(Exercise data Opens)
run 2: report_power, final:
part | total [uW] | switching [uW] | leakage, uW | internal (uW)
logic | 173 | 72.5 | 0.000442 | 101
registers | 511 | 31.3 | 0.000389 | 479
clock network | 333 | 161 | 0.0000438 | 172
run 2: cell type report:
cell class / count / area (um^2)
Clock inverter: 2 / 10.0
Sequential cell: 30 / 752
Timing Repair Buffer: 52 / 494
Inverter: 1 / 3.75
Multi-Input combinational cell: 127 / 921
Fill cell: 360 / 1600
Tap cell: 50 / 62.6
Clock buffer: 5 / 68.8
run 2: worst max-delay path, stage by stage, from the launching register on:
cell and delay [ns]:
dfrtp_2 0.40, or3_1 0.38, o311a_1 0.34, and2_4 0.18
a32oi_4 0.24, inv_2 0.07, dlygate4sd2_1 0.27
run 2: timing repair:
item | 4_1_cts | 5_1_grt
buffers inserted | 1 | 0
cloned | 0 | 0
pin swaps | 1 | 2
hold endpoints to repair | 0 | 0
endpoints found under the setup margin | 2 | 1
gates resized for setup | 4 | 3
(Exercise data Closes)
(Exercise data Opens)
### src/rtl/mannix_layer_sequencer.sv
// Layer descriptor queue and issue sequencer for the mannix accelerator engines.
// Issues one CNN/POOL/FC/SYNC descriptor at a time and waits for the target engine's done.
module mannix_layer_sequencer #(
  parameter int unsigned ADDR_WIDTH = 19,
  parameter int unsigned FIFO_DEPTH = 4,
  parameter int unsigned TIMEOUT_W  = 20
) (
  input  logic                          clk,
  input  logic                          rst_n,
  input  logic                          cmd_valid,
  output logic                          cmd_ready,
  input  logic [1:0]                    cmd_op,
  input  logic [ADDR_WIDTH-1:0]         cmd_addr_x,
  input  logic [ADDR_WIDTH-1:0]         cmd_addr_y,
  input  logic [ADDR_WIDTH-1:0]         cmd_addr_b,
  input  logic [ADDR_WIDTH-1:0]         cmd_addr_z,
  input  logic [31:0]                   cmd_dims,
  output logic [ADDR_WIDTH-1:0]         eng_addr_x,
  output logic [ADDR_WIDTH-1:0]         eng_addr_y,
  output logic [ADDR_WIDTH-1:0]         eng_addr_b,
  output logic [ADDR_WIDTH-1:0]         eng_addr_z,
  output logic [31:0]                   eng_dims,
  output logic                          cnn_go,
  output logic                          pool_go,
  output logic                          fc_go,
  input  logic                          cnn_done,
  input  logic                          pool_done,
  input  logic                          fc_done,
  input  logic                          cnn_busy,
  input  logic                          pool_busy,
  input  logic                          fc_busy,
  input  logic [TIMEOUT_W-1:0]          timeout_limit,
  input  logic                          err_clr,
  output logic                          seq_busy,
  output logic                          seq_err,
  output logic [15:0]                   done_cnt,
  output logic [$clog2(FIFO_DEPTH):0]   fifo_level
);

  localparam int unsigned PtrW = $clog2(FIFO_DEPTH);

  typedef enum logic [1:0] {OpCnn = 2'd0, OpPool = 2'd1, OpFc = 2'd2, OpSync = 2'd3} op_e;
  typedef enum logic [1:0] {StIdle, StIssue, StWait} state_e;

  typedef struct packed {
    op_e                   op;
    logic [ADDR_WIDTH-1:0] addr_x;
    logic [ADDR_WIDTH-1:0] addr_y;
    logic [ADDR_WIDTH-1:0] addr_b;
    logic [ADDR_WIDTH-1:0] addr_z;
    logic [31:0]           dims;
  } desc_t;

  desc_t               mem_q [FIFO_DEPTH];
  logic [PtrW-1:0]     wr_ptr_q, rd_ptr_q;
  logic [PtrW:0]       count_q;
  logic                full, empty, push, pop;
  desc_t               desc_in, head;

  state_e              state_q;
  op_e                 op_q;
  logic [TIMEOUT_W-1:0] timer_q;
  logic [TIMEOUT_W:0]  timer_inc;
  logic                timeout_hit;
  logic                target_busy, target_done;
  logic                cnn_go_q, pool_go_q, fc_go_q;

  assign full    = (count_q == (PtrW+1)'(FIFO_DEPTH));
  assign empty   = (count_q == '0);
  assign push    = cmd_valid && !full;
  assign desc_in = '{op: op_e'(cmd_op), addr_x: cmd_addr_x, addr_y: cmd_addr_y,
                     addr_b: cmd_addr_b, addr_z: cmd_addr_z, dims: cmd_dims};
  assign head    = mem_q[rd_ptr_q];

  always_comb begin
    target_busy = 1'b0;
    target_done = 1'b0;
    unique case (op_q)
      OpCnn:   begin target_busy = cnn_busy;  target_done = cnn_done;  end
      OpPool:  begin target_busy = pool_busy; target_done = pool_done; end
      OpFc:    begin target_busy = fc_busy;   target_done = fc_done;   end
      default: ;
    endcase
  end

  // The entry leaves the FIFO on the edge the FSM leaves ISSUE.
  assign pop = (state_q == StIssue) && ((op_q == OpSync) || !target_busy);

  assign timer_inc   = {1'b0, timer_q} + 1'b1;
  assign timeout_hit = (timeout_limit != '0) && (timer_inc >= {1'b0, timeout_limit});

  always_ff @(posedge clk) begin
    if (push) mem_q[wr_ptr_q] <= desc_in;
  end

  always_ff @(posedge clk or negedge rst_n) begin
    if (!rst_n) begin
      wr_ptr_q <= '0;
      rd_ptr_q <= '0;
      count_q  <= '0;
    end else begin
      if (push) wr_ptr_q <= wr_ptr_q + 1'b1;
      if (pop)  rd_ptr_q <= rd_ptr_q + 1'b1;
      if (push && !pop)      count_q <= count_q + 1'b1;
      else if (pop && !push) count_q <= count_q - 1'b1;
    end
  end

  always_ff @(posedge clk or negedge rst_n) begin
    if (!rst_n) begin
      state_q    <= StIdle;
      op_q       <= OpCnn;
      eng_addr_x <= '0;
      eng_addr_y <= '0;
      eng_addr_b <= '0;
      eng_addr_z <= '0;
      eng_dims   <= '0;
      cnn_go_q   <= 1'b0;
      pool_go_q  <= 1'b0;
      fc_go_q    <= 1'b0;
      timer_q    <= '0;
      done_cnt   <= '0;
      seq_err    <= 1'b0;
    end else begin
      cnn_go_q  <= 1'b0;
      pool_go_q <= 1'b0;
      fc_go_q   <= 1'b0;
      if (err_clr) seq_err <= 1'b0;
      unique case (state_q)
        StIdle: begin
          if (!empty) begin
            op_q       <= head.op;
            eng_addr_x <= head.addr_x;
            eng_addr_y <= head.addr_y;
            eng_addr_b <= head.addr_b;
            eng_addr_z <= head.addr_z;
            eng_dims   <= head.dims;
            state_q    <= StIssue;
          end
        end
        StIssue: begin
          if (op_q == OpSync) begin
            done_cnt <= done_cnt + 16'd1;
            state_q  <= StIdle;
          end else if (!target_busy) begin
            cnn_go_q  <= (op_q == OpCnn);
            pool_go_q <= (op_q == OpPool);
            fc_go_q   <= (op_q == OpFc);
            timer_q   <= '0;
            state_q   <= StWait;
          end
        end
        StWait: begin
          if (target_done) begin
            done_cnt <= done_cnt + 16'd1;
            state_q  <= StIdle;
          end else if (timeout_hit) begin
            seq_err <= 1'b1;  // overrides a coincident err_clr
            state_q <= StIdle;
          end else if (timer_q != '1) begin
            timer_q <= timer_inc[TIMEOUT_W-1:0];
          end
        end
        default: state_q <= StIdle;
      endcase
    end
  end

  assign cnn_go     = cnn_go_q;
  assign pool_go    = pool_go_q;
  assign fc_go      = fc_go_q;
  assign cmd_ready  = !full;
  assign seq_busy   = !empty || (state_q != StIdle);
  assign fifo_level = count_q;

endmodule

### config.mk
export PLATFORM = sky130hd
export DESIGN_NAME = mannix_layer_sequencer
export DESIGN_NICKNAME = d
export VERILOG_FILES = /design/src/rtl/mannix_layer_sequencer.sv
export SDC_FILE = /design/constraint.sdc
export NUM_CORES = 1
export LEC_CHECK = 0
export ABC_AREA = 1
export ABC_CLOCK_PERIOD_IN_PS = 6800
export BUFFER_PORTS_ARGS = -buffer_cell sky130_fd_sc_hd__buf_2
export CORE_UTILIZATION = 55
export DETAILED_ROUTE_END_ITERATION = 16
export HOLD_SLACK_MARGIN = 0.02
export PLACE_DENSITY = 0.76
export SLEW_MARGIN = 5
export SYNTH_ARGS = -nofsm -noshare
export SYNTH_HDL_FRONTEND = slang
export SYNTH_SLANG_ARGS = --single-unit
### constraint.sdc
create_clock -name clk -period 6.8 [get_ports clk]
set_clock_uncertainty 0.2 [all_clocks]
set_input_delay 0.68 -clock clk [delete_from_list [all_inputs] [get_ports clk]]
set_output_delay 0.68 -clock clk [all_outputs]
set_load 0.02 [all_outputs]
(Exercise data Closes)
Output the lines above exactly, but only those between the line holding "run 2: worst" and the line holding "pin swaps | 1 | 2", inclusive.

run 2: worst max-delay path, stage by stage, from the launching register on:
cell and delay [ns]:
dfrtp_2 0.40, or3_1 0.38, o311a_1 0.34, and2_4 0.18
a32oi_4 0.24, inv_2 0.07, dlygate4sd2_1 0.27
run 2: timing repair:
item | 4_1_cts | 5_1_grt
buffers inserted | 1 | 0
cloned | 0 | 0
pin swaps | 1 | 2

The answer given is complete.